The withstand voltage surface treatment film according to claim 1 or 2, wherein the film is formed by performing an oxidation treatment at a temperature of not less than 500C and not more than 500C. 4. A phosphoric acid layer obtained by subjecting a base material to a phosphoric acid treatment,
A surface layer formed by depositing a polyimide resin on the phosphoric acid layer,
A withstand voltage surface treatment film characterized by having: 5. A withstand voltage surface treatment film having a base layer formed by plating a relay iron core as a base material and an oxide film layer formed by oxidizing the surface of the base layer. A relay iron core comprising: 6. A base layer formed by plating a relay iron core as a base material, an oxide layer formed by oxidizing the surface of the base layer, and a polyimide resin formed on the oxide layer.
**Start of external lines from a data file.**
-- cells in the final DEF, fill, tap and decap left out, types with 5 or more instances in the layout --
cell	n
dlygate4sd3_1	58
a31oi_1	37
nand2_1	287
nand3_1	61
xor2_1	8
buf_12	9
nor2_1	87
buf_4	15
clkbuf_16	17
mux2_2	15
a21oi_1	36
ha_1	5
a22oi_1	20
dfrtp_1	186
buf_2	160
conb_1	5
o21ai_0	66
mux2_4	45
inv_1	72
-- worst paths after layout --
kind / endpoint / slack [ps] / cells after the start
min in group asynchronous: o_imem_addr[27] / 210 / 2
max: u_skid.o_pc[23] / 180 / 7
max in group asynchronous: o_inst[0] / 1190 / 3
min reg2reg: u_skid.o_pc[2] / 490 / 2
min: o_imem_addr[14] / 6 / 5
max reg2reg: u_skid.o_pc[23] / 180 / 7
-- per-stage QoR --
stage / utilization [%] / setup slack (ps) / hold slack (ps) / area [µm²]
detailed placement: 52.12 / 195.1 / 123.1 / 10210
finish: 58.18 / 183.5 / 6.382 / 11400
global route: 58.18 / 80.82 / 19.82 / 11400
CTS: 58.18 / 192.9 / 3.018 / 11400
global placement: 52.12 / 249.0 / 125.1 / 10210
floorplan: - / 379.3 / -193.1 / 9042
`src/rtl/motor_pkg.sv`:
```
// Shared motor-control definitions: direction command codes, H-bridge FSM
// state encoding and the default dead-time length.
package motor_pkg;

    localparam logic [1:0] DIR_COAST = 2'b00;
    localparam logic [1:0] DIR_FWD   = 2'b01;
    localparam logic [1:0] DIR_REV   = 2'b10;
    localparam logic [1:0] DIR_BRAKE = 2'b11;

    typedef enum logic [2:0] {
        ST_COAST = 3'd0,
        ST_FWD   = 3'd1,
        ST_REV   = 3'd2,
        ST_BRAKE = 3'd3,
        ST_DEAD  = 3'd4,
        ST_FAULT = 3'd5
    } drv_state_e;

    // 50 cycles = 1 us at 50 MHz
    localparam int DEAD_CYCLES_DEF = 50;

    function automatic drv_state_e dir_to_state(input logic [1:0] dir);
        case (dir)
            DIR_FWD:   return ST_FWD;
            DIR_REV:   return ST_REV;
            DIR_BRAKE: return ST_BRAKE;
            default:   return ST_COAST;
        endcase
    endfunction

endpackage

```
`src/rtl/hbridge_dir_ctrl_if.sv`:
```
// Direction-command handshake between the motor controller and one H-bridge channel.
interface hbridge_dir_ctrl_if;
    logic       cmd_valid;
    logic [1:0] cmd_dir;
    logic       cmd_ready;

    modport master (output cmd_valid, output cmd_dir, input  cmd_ready);
    modport slave  (input  cmd_valid, input  cmd_dir, output cmd_ready);
endinterface

```
`src/rtl/sync_2ff.sv`:
```
// Generic two-flop synchroniser with synchronous active-high reset; also used
// for the wheel encoder inputs.
module sync_2ff #(
    parameter int WIDTH = 1
) (
    input  logic             clk,
    input  logic             rst,
    input  logic [WIDTH-1:0] d,
    output logic [WIDTH-1:0] q
);
    logic [WIDTH-1:0] meta_q, sync_q;

    always_ff @(posedge clk) begin
        if (rst) begin
            meta_q <= '0;
            sync_q <= '0;
        end else begin
            meta_q <= d;
            sync_q <= meta_q;
        end
    end

    assign q = sync_q;
endmodule

```
`src/rtl/hbridge_dir_ctrl.sv`:
```
// One H-bridge channel: direction FSM with dead-time on reversals and a
// synchronised PWM path. Optional PWM-loss watchdog: HBRIDGE_PWM_WDOG_EN.
module hbridge_dir_ctrl
    import motor_pkg::*;
#(
    parameter int DEAD_CYCLES = DEAD_CYCLES_DEF,
    parameter int WD_CYCLES   = 100_000_000
) (
    input  logic              clk_50MHz,
    input  logic              reset,
    input  logic              pwm_in,
    hbridge_dir_ctrl_if.slave cmd,
    output logic              in1,
    output logic              in2,
    output logic [2:0]        drv_state,
    output logic              fault
);
    localparam int CNT_W = $clog2(DEAD_CYCLES + 1);

    drv_state_e       state_q, state_d, tgt_q, tgt_d, req;
    logic [CNT_W-1:0] cnt_q, cnt_d;
    logic             in1_q, in1_d, in2_q, in2_d, rdy_q, rdy_d;
    logic             pwm_s, acc;

    sync_2ff #(.WIDTH(1)) u_pwm_sync (
        .clk (clk_50MHz),
        .rst (reset),
        .d   (pwm_in),
        .q   (pwm_s)
    );

`ifdef HBRIDGE_PWM_WDOG_EN
    localparam int WD_W = $clog2(WD_CYCLES + 1);
    logic [WD_W-1:0] wd_q, wd_d;
    logic            pwm_prev_q, pwm_rise, fault_q;
    assign pwm_rise = pwm_s & ~pwm_prev_q;
`endif

    always_comb begin
        state_d = state_q;
        tgt_d   = tgt_q;
        cnt_d   = cnt_q;
        req     = dir_to_state(cmd.cmd_dir);
        acc     = cmd.cmd_valid & rdy_q;
        case (state_q)
            ST_COAST, ST_FWD, ST_REV, ST_BRAKE: begin
                if (acc && req != state_q) begin
                    // Leaving or entering coast never shoots through; everything else waits out dead-time
                    if (state_q == ST_COAST || req == ST_COAST) begin
                        state_d = req;
                    end else begin
                        state_d = ST_DEAD;
                        tgt_d   = req;
                        cnt_d   = '0;
                    end
                end
            end
            ST_DEAD: begin
                if (cnt_q == CNT_W'(DEAD_CYCLES - 1)) state_d = tgt_q;
                else                                  cnt_d   = cnt_q + CNT_W'(1);
            end
            ST_FAULT: begin
                if (acc && req == ST_COAST) state_d = ST_COAST;
            end
            default: state_d = ST_COAST;
        endcase
`ifdef HBRIDGE_PWM_WDOG_EN
        wd_d = '0;
        if (state_q == ST_FWD || state_q == ST_REV) begin
            wd_d = pwm_rise ? '0 : wd_q + WD_W'(1);
            if (!pwm_rise && wd_d == WD_W'(WD_CYCLES)) state_d = ST_FAULT;
        end
`endif
        in1_d = (state_d == ST_FWD && pwm_s) || state_d == ST_BRAKE;
        in2_d = (state_d == ST_REV && pwm_s) || state_d == ST_BRAKE;
        rdy_d = state_d != ST_DEAD;
    end

    always_ff @(posedge clk_50MHz) begin
        if (reset) begin
            state_q <= ST_COAST;
            tgt_q   <= ST_COAST;
            cnt_q   <= '0;
            in1_q   <= 1'b0;
            in2_q   <= 1'b0;
            rdy_q   <= 1'b0;
        end else begin
            state_q <= state_d;
            tgt_q   <= tgt_d;
            cnt_q   <= cnt_d;
            in1_q   <= in1_d;
            in2_q   <= in2_d;
            rdy_q   <= rdy_d;
        end
    end

`ifdef HBRIDGE_PWM_WDOG_EN
    always_ff @(posedge clk_50MHz) begin
        if (reset) begin
            wd_q       <= '0;
            pwm_prev_q <= 1'b0;
            fault_q    <= 1'b0;
        end else begin
            wd_q       <= wd_d;
            pwm_prev_q <= pwm_s;
            fault_q    <= state_d == ST_FAULT;
        end
    end
    assign fault = fault_q;
`else
    wire wd_cfg_unused = (WD_CYCLES > 0);
    assign fault = 1'b0;
`endif

    assign cmd.cmd_ready = rdy_q;
    assign in1           = in1_q;
    assign in2           = in2_q;
    assign drv_state     = state_q;
endmodule
```
`src/flat_wrapper.sv`:
```
// flat-port wrapper written by rule: the top's interface ports become plain ports
module hbridge_dir_ctrl_flat import motor_pkg::*;
#(
    parameter int DEAD_CYCLES = DEAD_CYCLES_DEF,
    parameter int WD_CYCLES   = 100_000_000
)
  (clk_50MHz, reset, pwm_in, in1, in2, drv_state, fault, cmd_cmd_valid, cmd_cmd_dir, cmd_cmd_ready);
  hbridge_dir_ctrl_if cmd_i ();
  input  logic clk_50MHz;
  input  logic reset;
  input  logic pwm_in;
  output logic in1;
  output logic in2;
  output logic [2:0] drv_state;
  output logic fault;
  input wire logic [$bits(cmd_i.cmd_valid)-1:0] cmd_cmd_valid;
  input wire logic [$bits(cmd_i.cmd_dir)-1:0] cmd_cmd_dir;
  output wire logic [$bits(cmd_i.cmd_ready)-1:0] cmd_cmd_ready;
  assign cmd_i.cmd_valid = cmd_cmd_valid;
  assign cmd_i.cmd_dir = cmd_cmd_dir;
  assign cmd_cmd_ready = cmd_i.cmd_ready;
  hbridge_dir_ctrl #(.DEAD_CYCLES(DEAD_CYCLES), .WD_CYCLES(WD_CYCLES)) u_core (.clk_50MHz(clk_50MHz), .reset(reset), .pwm_in(pwm_in), .cmd(cmd_i), .in1(in1), .in2(in2), .drv_state(drv_state), .fault(fault));
endmodule
```
`config.mk`:
```
export PLATFORM = sky130hd
export DESIGN_NAME = hbridge_dir_ctrl_flat
export DESIGN_NICKNAME = d
export VERILOG_FILES = /design/src/rtl/motor_pkg.sv /design/src/rtl/hbridge_dir_ctrl_if.sv /design/src/rtl/sync_2ff.sv /design/src/rtl/hbridge_dir_ctrl.sv /design/src/flat_wrapper.sv
export SDC_FILE = /design/constraint.sdc
export NUM_CORES = 1
export LEC_CHECK = 0
export CAP_MARGIN = 20
export CORE_MARGIN = 1
export CORE_UTILIZATION = 44
export DETAILED_ROUTE_END_ITERATION = 16
export GPL_ROUTABILITY_DRIVEN = 1
export HOLD_SLACK_MARGIN = 0.1
export PLACE_DENSITY = 0.68
export SYNTH_ARGS = -nofsm -noshare
export SYNTH_HDL_FRONTEND = slang
export SYNTH_HIERARCHICAL = 1
export SYNTH_SLANG_ARGS = --single-unit
```
`constraint.sdc`:
```
create_clock -name clk_50MHz -period 2.29 [get_ports clk_50MHz]
set_input_delay 0.458 -clock clk_50MHz [delete_from_list [all_inputs] [get_ports clk_50MHz]]
set_output_delay 0.458 -clock clk_50MHz [all_outputs]
set_load 0.005 [all_outputs]
```
# --- Word-level counts from Yosys, hierarchy flattened ---
# Cells that the tools add are included.
totals:
  register_bits: 17
  out_inout_bits: 7
  in_bits: 6
  word_cells: 51
classes:
  bitwise: 2
  n_eq_ne: 17
  n_addsub: 1
  n_reduce_logical: 13
  muxes: 10
ops:
  columns: ["cell", "n"]
  rows:
  - ["2-to-1 mux 6 bit", 3]
  - ["== test 3 x 2 -> 1 bit (second input constant)", 4]
  - ["2-to-1 mux 3 bit", 4]
  - ["one-hot mux 6 bit (2 select lines)", 1]
  - ["one-hot mux 3 bit (3 select lines)", 1]
  - ["adder 6 x 1 -> 6 bit (second input constant)", 1]
  - ["== test 3 x 1 -> 1 bit (second input constant)", 2]
  - ["== test 3 bit (second input constant)", 2]
  - ["== test 6 bit (second input constant)", 1]
  - ["zero test 3 bit", 2]
  - ["one-hot mux 2 bit (3 select lines)", 1]
  - ["== test 2 bit (second input constant)", 2]
  - ["logical AND 1 bit", 4]
  - ["inequality test 2 bit (second input constant)", 2]
  - ["AND reduction 4 bit", 1]
  - ["OR reduction 4 bit", 1]
  - ["logical OR 1 bit", 3]
  - ["inequality test 2 x 3 -> 1 bit", 1]
  - ["inequality test 3 bit (second input constant)", 1]
  - ["AND reduction 3 bit", 1]
  - ["== test 2 x 1 -> 1 bit (second input constant)", 1]
  - ["inequality test 2 x 1 -> 1 bit (second input constant)", 1]
  - ["nonzero test 2 bit", 1]
  - ["bitwise AND 1 bit", 1]
  - ["NOT 1 bit", 1]

# --- Depth between registers and ports, before layout ---
logic_depth:
  word_depth: 10
  ltp_mapped: 8
  mapped_depth_nobuf: 7

# --- By module ---
# Netlist, hierarchy kept.
modules_own_cells:
  columns: ["module", "area_per_inst_um2", "instances", "seq_area_each_um2", "cells_per_inst"]
  rows:
  - ["hbridge_dir_ctrl", 755.7, 1, 280.3, 87]
  - ["sync_2ff", 52.6, 1, 40.0, 4]

# --- Worst setup path before layout ---
# No wires, ideal clock.
synth_timing:
  path_type: "register to register"
  from: "register u_core.cnt_q[1]"
  to: "register u_core.cnt_q[1]"
  path_buffers: 1
  period_less_slack_ns: 1.549
  arrival_time_ns: 1.480
  required_time_ns: 2.220
  stages_incl_launch_ff: 9
  setup_slack_ns: 0.741
  cell_sequence: "dfxtp_1 inv_1 ha_1 nor4bb_1 nand2_1 a22oi_2 buf_6 or3b_1 a21oi_1"
synth_between:
  elab_chain_cells: 3
  word_cells_on_any_way: 6
synth_lines:
  columns: ["element", "line_no", "text"]
  rows:
  - ["from (decl)", "hbridge_dir_ctrl.sv:21", "logic [CNT_W-1:0] cnt_q, cnt_d;"]
  - ["from (signal assigned)", "hbridge_dir_ctrl.sv:90", "cnt_q <= cnt_d;"]
  - ["adder 6 x 1 -> 6 bit or == test 6 bit (tied branches)", "hbridge_dir_ctrl.sv:60, hbridge_dir_ctrl.sv:59", null]
  - ["2-to-1 mux 6 bit or inequality test 2 bit (tied branches)", null, null]
  - ["one-hot mux 6 bit (2 select lines) or AND reduction 4 bit (tied branches)", null, null]
# Parallel ways exist; a longest one is shown, timed or not. The select of a mux whose other input is x is not followed.
# A chain may end at the register's enable or synchronous reset.

# --- Worst setup path in the final report ---
layout_timing:
  from: "register u_core.cnt_q[0]"
  to: "register u_core.cnt_q[3]"
# Same word-level chain as after synthesis.

==> results.toml <==
[layout]
antenna-diode-count = 0
seq_area_um2 = 320
fin_cells = 130
final_nets = 115
fill_cells = 174
areaGrowthSynthToFinish_pct = 20.4
multiInputGateArea_um2 = 444
drive_gt1_frac = 0.114
fin_util = 0.564

[placed_design]
numPlacedInstances = 127
hpwlAfterDp_um = 1100
place.gp.congestion = 0.767
port_buffers = 11

[synthesis]
netlist_area_um2 = 808
yosysUniqueCellTypes = 34
synth_area_leaders = "dfxtp_1 (40%), a21boi_1 (4.6%), a21oi_1 (4.3%)"
synth_top_area_frac = 0.396
synth_area_per_cell_um2 = 8.88
synth-main-ff-cell = "dfxtp_1"
synthCells = 91
synthSimpleGateAreaFrac = 0.266
ys_seq_elements = 16
synth_top_family_by_area = "simple AND/OR/NAND/NOR gates"
synth-compound-area-share = 0.192
synthesis.nets = 99
ys_warn_count = 6
seq_area_frac_synth = 0.396
synth_edf_count = 0
synth_fa_ha_area_frac = 0.0310
ys_async_sr_fraction = 0
synth_xor_area_frac = 0.0557
post-synth-top-area-cell = "dfxtp_1"
synth_mux_area_frac = 0

[worst_setup_path]
worstPathArrival_ns = 2.01
cp_top_family = "compound AO/OA/AOI/OAI gates"
cpMaxStageDelayCell = "dfxtp_1"
crit_required_ns = 2.50
critPathMaxFanout = 11
worstPathCellList = "ha_1 > nor4bb_1 > nand2_1 > a22oi_2 > o21ai_0 > a21boi_1"
crit_buf_inv = 0
slowest_delay_ns = 0.41
end_kind = "flop"
crit_type = "reg -> reg"
startpoint_type = "flop"

[route]
drt_pass1_iterations = 4
antenna_left = 0
first_iter_violations = 18
drt_wl_total_um = 1430
avgRoutedWirePerCell_um = 11.0
drc = 0
dr_total_vias = 661
vias_per_cell = 5.08

[clock_tree]
cts_tree = "yes"
clock_sinks = 16
h-tree-depth = 1
post-cts-setup-buffers = 0
cts.repair.resized = 0
cts_buffer_depth = 2
hold_buffers = 0
clkLatencyLatePin_ns = 0.27
cts_buffers = 3
clkTransAtPathRegs_ns = 0.09
cts-root-buf = "clkbuf_4"

[sta]
post-route-period-util = 0.789
fin_tns_setup_ns = 0
finClkSkew_ns = 0.00482
hold_violations = 0
finalCriticalPeriod_ns = 1.81
finalSetupViolCount = 0
max_freq_mhz = 553
slew_viol_final = 0
rsz0062_at_grt = "no"

[flow_run]
drv_cap = 0

[pwr]
internal-power_mw = 0.381
swShare = 0.231
switchingPower_mw = 0.115
clkPwrFrac = 0.278
irDropWorstVdd_mv = 0.234
pwr-share-comb = 0.132
powerDensity_nw_per_um2 = 509
p_seq_frac = 0.590
leakage_nw = 0.317

[grt]
grt_max_degree = 12
grt_overflow = 0
grt_usage = 0.151
grt_pass1_wl_um = 2280
grt_antenna_before_repair = 0
grt_pass1_vias = 542

[floorplan]
die_y_um = 44.9
num_rows = 15
io_pins = 13
die_area_um2 = 2010
core_um2 = 1730
initial_core_util = 0.468
die_x_um = 44.9

[outcome]
outcome = "complete, no violations"

[hold_path]
holdCritPathClass = "reg -> reg"
-- path summary, 6_finish.rpt --
path / from / to / slack, ns / depth (start not counted)
hold reg to reg: u_core/u_pwm_sync/meta_q / u_core/u_pwm_sync/q / 0.44 / 1
setup / recovery: u_core/cnt_q[0] / u_core/cnt_q[3] / 0.48 / 6
hold / removal: u_core/u_pwm_sync/meta_q / u_core/u_pwm_sync/q / 0.44 / 1
setup reg to reg: u_core/cnt_q[0] / u_core/cnt_q[3] / 0.48 / 6
-- layer usage --
layer  track usage  part of all wire
met1         0.224              0.52
met2         0.229              0.44
met3        0.0240             0.039
met4        0.0364                 0
met5             0                 0
-- final cells by class --
cell class,count,area share
repair buffers,15,0.144
flip-flops and latches,16,0.329
multi-input cells,67,0.456
inverters,4,0.0154
well taps,25,0.0321
clock buffers,3,0.0231
-- cell usage after synthesis (2+ instances only) --
cell type,number
a21boi_1,5
a21oi_1,7
buf_2,2
dfxtp_1,16
ha_1,2
inv_1,4
nand2_1,9
nand2_2,2
nand3_1,6
nor2_1,3
nor2b_1,5
o21ai_0,3
o21ai_1,2
or3_1,4
xnor2_1,2
-- placed cells by master (no fill, tap or decap), types with 2 or more instances in the layout --
master and count:
a21boi_1 5, a21oi_1 7, buf_4 4, clkbuf_4 3
clkdlybuf4s50_1 11, dfxtp_1 16, ha_1 2, inv_1 4
nand2_1 9, nand2_2 2, nand3_1 6, nor2_1 3
nor2b_1 5, o21ai_0 3, o21ai_1 2, or3_1 4
xnor2_1 2
-- power by group through the flow --
stage / registers [mW] / clock network (mW) / logic, mW
6_report: 0.293 / 0.138 / 0.0652
5_1_grt: 0.294 / 0.155 / 0.0714
4_1_cts: 0.293 / 0.142 / 0.0655
3_5_place_dp: 0.300 / 0 / 0.0651
3_3_place_gp: 0.299 / 0 / 0.0649
2_1_floorplan: 0.297 / 0 / 0.0371
-- stage by stage --
| stage | hold slack, ns | instance area, um^2 | setup WS, ns | total power [mW] |
|---|---|---|---|---|
| after floorplan | 0.414 | 808 | 0.741 | 0.334 |
| after global placement | 0.419 | 951 | 0.243 | 0.364 |
| after detailed placement | 0.435 | 951 | 0.205 | 0.365 |
| after global routing | 0.465 | 973 | 0.318 | 0.521 |
| final | 0.445 | 973 | 0.483 | 0.496 |
| after CTS | 0.451 | 973 | 0.482 | 0.501 |
-- state kept, by name, summed over array words and instances (netlist names) --
signal and cells:
u_core/cmd.cmd_ready 1, u_core/in1 1, u_core/in2 1, u_core/u_pwm_sync/q 1, u_core/u_pwm_sync/meta_q 1, u_core/drv_state 3, u_core/tgt_q 2, u_core/cnt_q 6
-- cell families (layout without fill, tap and decap cells) --
logic type | count (synthesis) | after routing
flops | 16 | 16
other cells | 1 | 1
compound gates | 24 | 24
fa+ha+maj | 2 | 2
buf+inv | 8 | 22
simple gates | 37 | 37
xor+xnor | 3 | 3
Note: power is estimated with default switching activity, not from simulation.
==> RTL change, RTL diff (same settings) <==
The package constant `DEAD_CYCLES_DEF` goes from 50 to 25.
--- a/src/rtl/motor_pkg.sv
+++ b/src/rtl/motor_pkg.sv
@@ -19,3 +19,3 @@
     // 50 cycles = 1 us at 50 MHz
-    localparam int DEAD_CYCLES_DEF = 50;
+    localparam int DEAD_CYCLES_DEF = 25;
 
Function: no difference found for any inputs over 10 cycles, from zero or initial values and one cycle with reset high; that may be too few to reach the edited logic, so the function may still have changed.
==> RTL change against the unedited design <==
- total power rose by 2.5%
- routed wire length up 15%
- maximum frequency down 3.9%
- count of clock-buffer cells in the layout up 1
- setup slack got worse by 74 ps
- clock skew is 2.0 ps lower
- sequential cell count is 1 lower
- cell area is 4.4% lower
- clock power grew 12%
- area after synthesis shrank 2.6%
==> RTL change: results <==
set metrics [dict create \
    status "completed" \
    grt_max_degree 15 \
    finalNetCount 106 \
    switching_share 0.2606 \
    wl_per_cell_um 13.59 \
    syn_nets 93 \
    wl_met3_um 80 \
    p_leak_nw 0.3243 \
    crit_type "in2reg" \
    slowest_stage "clkdlybuf4s50_1" \
    reg2reg_depth 4 \
    synth.distinct_cells 36 \
    syn_inst 85 \
    seqPwrFrac 0.554 \
    place_ws_ps 180.5 \
    dp.cells 117 \
    vias_per_cell 5.793 \
    drive_above_1_share 0.1134 \
    r2r_slack_ps 640 \
    first_pass_iters 5 \
    grt_pass1_wl_um 2739 \
    synth_area_leaders "dfxtp_1, xor2_1, a21oi_1, ha_1, nand3_1" \
    grt_pass1_vias 610 \
    p_clk_frac 0.302 \
    yosys-top-cells-count "dfxtp_1, a21oi_1, nand2_1" \
    fin_hold_ws_ps 449.1 \
    met2_length_um 686 \
    cp_top_family "buffers and inverters" \
    grt_usage 0.1944 \
    drt-initial-drc-count 33 \
    placed_cell_area_um2 904.6 \
    clk_latency_ps 290 \
    p_int_uw 375.6 \
    rr_startpoint "u_core/drv_state[1]" \
    crit_fanout 8 \
    vias 701 \
    fmax_mhz 531.8 \
]
[RTL change: cell count changes in the layout (fill, tap and decap cells not counted), moves of 2 or more]
cell,change
nor3_1,+4
or3_1,-4
nand2_2,-2
nand2_1,-3
xor2_1,+4
buf_4,-4
and4b_1,+2
and2b_2,+2
nand4_1,+2
nor2b_1,-2
inv_1,-2
a21boi_1,-4
o21ai_1,-2
[RTL change: cell type report]
class / count / area (um^2)
multi-input cells: 65 / 456.7
well taps: 24 / 30.03
clock buffers: 4 / 26.28
repair buffers: 11 / 110.1
inverters: 2 / 7.507
flip-flops and latches: 15 / 300.3
fillers: 138 / 663.1
[RTL change: routing by layer]
layer / vias to the layer above / GRT usage
met4: 0 / 0.1455
met2: 27 / 0.2618
li1: 333 / -
met1: 334 / 0.2774
met3: 7 / 0.02857
met5: - / 0
[RTL change: cell families after synthesis]
kind of cell / synth area share
compound gates: 0.1558
xor+xnor: 0.06677
fa+ha+maj: 0.03179
buf+inv: 0.03816
flops: 0.3816
other cells: 0.004765
simple gates: 0.3212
A relay core comprising a withstand voltage surface treatment film having a surface layer formed by vapor deposition. 7. The method according to claim 1, wherein the oxide film layer has a thickness of 300
The relay iron core according to claim 5 or 6, wherein the relay iron core is formed by performing an oxidation treatment at a temperature of not less than 500C and not more than 500C. 8. A relay iron core comprising a withstand voltage surface treatment film having a phosphoric acid layer obtained by subjecting a base material to a phosphoric acid treatment. 9. A phosphoric acid layer obtained by subjecting a substrate to a phosphoric acid treatment,
A surface layer formed by depositing a polyimide resin on the phosphoric acid layer,
A relay iron core comprising a withstand voltage surface treatment film having: 10. The phosphoric acid layer has a thickness of 1 μm or more and 4 μm or more.
m] or less, and the surface layer has a thickness of 1 μm or more and 2 μm or less.
9. A thickness of not more than 0 [μm].
Or the relay iron core according to claim 9.